Obviously, any investigation into the causality of an observed association needs to account for the biological validity of the candidate gene, which depends on the prior probability that the candidate gene (and the variant under investigation) are involved in (in this case) OCD pathology. Therefore, it follows that a low prior probability of candidature will result in an increased risk of attaining false positive results.
In theory, the idea of prior probability would enable one to quantify biologic plausibility on a probability scale, and to incorporate it into subsequent statistical analyses; in reality, however, the prior probability that a candidate gene is involved in the development of OCD is difficult to determine exactly, due to the presently incomplete knowledge regarding the biological mechanisms of pathology. Prior probability can therefore, at best, be estimated, and is thus largely subjective and hypothesis-driven (Freimer and Sabatti, 2004).
On the basis of such estimation, the prior probability that a candidate gene is biologically plausible is increased if the gene has been found to be associated with existing familial forms
of the disorder and/or the same disease in a population of different ethnicity; if the gene variant is found to be involved in molecular mechanisms of the disorder; if the gene possesses a high mRNA copy in tissues thought to be affected by the pathological process of the disorder; and if sufficiently valid experimental evidence (for example, animal studies, gene knock-out models) exists to support the role of the candidate gene (or variant) in the disorder (or related disorders).
The prior probability that the variant under investigation is involved in the disorder (or is in LD with a susceptibility allele) cannot be dismissed when assessing the biologic plausibity of candidate genes. Given the wide array of variants that one can choose from in an association study, available data needs to be sifted through to prioritise and select which polymorphisms will be most conducive to detecting association. The most likely polymorphisms to be associated with disease are those that affect the function of the candidate gene and its associated protein (Tabor et al., 2002). Therefore, at first glance, it would seem that an expedient approach would be to identify variants within the coding regions of candidate genes for use as markers. However, even non-coding variants have been found to influence gene function, especially those contained in regulatory regions (Horikawa et al., 2000).

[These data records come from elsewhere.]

--- src/rtl/mc_datapath.sv ---
// mc_datapath: multi-cycle datapath (register file, ALU, load/store unit).
//   clk, rst_n             clock / async active-low reset
//   instr_valid/instr      instruction handshake input (16-bit encoding)
//   instr_ready            high only while IDLE
//   dmem_req/we/addr/wdata data-memory request, held stable until ack/timeout
//   dmem_rdata, dmem_ack   load data and one-cycle completion strobe
//   done                   one-cycle retire pulse (asserted in the IDLE cycle that follows)
//   err                    sticky memory-timeout flag
//   dbg_raddr/dbg_rdata    combinational register debug read
// Sequence: IDLE -> DECODE -> EXEC -> WB, or EXEC -> MEM -> {WB | IDLE}.
module mc_datapath
    import mc_dp_pkg::*;
#(
    parameter int DATA_W      = 16,
    parameter int NREGS       = 8,
    parameter int MEM_TIMEOUT = 15
) (
    input  logic              clk,
    input  logic              rst_n,
    input  logic              instr_valid,
    input  logic [15:0]       instr,
    output logic              instr_ready,
    output logic              dmem_req,
    output logic              dmem_we,
    output logic [DATA_W-1:0] dmem_addr,
    output logic [DATA_W-1:0] dmem_wdata,
    input  logic [DATA_W-1:0] dmem_rdata,
    input  logic              dmem_ack,
    output logic              done,
    output logic              err,
    input  logic [2:0]        dbg_raddr,
    output logic [DATA_W-1:0] dbg_rdata
);

    localparam int CNT_W = $clog2(MEM_TIMEOUT + 1);

    state_t            state_q, state_d;
    logic [15:0]       instr_q;
    logic [DATA_W-1:0] op_a_q, op_b_q, imm_q, result_q;
    logic [DATA_W-1:0] rf_a, rf_b, alu_y;
    logic [CNT_W-1:0]  cnt_q;
    logic              done_d, err_set, mem_expired;

    logic [1:0] op, funct;
    logic [2:0] rs, rt, rd, shamt;
    logic [7:0] imm8;

    assign op    = instr_q[OP_HI:OP_LO];
    assign rs    = instr_q[RS_HI:RS_LO];
    assign rt    = instr_q[RT_HI:RT_LO];
    assign rd    = instr_q[RD_HI:RD_LO];
    assign imm8  = instr_q[IMM_HI:IMM_LO];
    assign shamt = instr_q[SH_HI:SH_LO];
    assign funct = instr_q[FN_HI:FN_LO];

    assign instr_ready = (state_q == ST_IDLE);
    assign mem_expired = (cnt_q == CNT_W'(MEM_TIMEOUT - 1));

    mc_regfile #(
        .DATA_W (DATA_W),
        .NREGS  (NREGS)
    ) u_regfile (
        .clk       (clk),
        .rst_n     (rst_n),
        .we        (state_q == ST_WB),
        .waddr     ((op == OP_R) ? rd : rt),
        .wdata     (result_q),
        .raddr_a   (rs),
        .rdata_a   (rf_a),
        .raddr_b   (rt),
        .rdata_b   (rf_b),
        .dbg_raddr (dbg_raddr),
        .dbg_rdata (dbg_rdata)
    );

    // addi, lw and sw all use the rs + sext(imm8) sum; that sum is also the memory address.
    always_comb begin
        alu_y = op_a_q + imm_q;
        if (op == OP_R) begin
            case (funct)
                FN_ADD:  alu_y = op_a_q + op_b_q;
                FN_SUB:  alu_y = op_a_q - op_b_q;
                FN_SLL:  alu_y = op_b_q << shamt;
                FN_AND:  alu_y = op_a_q & op_b_q;
                default: alu_y = op_a_q + op_b_q;
            endcase
        end
    end

    always_ff @(posedge clk or negedge rst_n) begin
        if (!rst_n) begin
            state_q <= ST_IDLE;
        end else begin
            state_q <= state_d;
        end
    end

    always_comb begin
        state_d = state_q;
        done_d  = 1'b0;
        err_set = 1'b0;
        case (state_q)
            ST_IDLE:   if (instr_valid) state_d = ST_DECODE;
            ST_DECODE: state_d = ST_EXEC;
            ST_EXEC:   state_d = ((op == OP_LW) || (op == OP_SW)) ? ST_MEM : ST_WB;
            ST_MEM: begin
                // An ack arriving in the final allowed cycle wins over the timeout.
                if (dmem_ack) begin
                    if (dmem_we) begin
                        state_d = ST_IDLE;
                        done_d  = 1'b1;
                    end else begin
                        state_d = ST_WB;
                    end
                end else if (mem_expired) begin
                    state_d = ST_IDLE;
                    err_set = 1'b1;
                end
            end
            ST_WB: begin
                state_d = ST_IDLE;
                done_d  = 1'b1;
            end
            default:   state_d = ST_IDLE;
        endcase
    end

    always_ff @(posedge clk or negedge rst_n) begin
        if (!rst_n) begin
            instr_q    <= '0;
            op_a_q     <= '0;
            op_b_q     <= '0;
            imm_q      <= '0;
            result_q   <= '0;
            cnt_q      <= '0;
            dmem_req   <= 1'b0;
            dmem_we    <= 1'b0;
            dmem_addr  <= '0;
            dmem_wdata <= '0;
            done       <= 1'b0;
            err        <= 1'b0;
        end else begin
            done <= done_d;
            if (err_set) begin
                err <= 1'b1;
            end
            case (state_q)
                ST_IDLE: begin
                    if (instr_valid) begin
                        instr_q <= instr;
                    end
                end
                ST_DECODE: begin
                    op_a_q <= rf_a;
                    op_b_q <= rf_b;
                    imm_q  <= {{(DATA_W - 8){imm8[7]}}, imm8};
                end
                ST_EXEC: begin
                    result_q <= alu_y;
                    if ((op == OP_LW) || (op == OP_SW)) begin
                        dmem_req   <= 1'b1;
                        dmem_we    <= (op == OP_SW);
                        dmem_addr  <= alu_y;
                        dmem_wdata <= op_b_q;
                        cnt_q      <= '0;
                    end
                end
                ST_MEM: begin
                    if (dmem_ack || mem_expired) begin
                        dmem_req <= 1'b0;
                    end else begin
                        cnt_q <= cnt_q + 1'b1;
                    end
                    if (dmem_ack && !dmem_we) begin
                        result_q <= dmem_rdata;
                    end
                end
                default: ;
            endcase
        end
    end

endmodule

Consequently, searches restricted to only coding variants may bypass important information contained within the non-coding regions. Unfortunately, present knowledge pertaining to the characterisation of regulatory regions and their effect on level of gene or phenotype expression is still in its infancy. In spite of this, it is known that the functional effects of polymorphisms within candidate genes are normally complex, and that, at a molecular level, the combinatorial nature of alleles should be taken into account. Therefore, it would be more conducive to the study that the genetic variants under investigation be considered in their haplotypic context, rather than in isolation.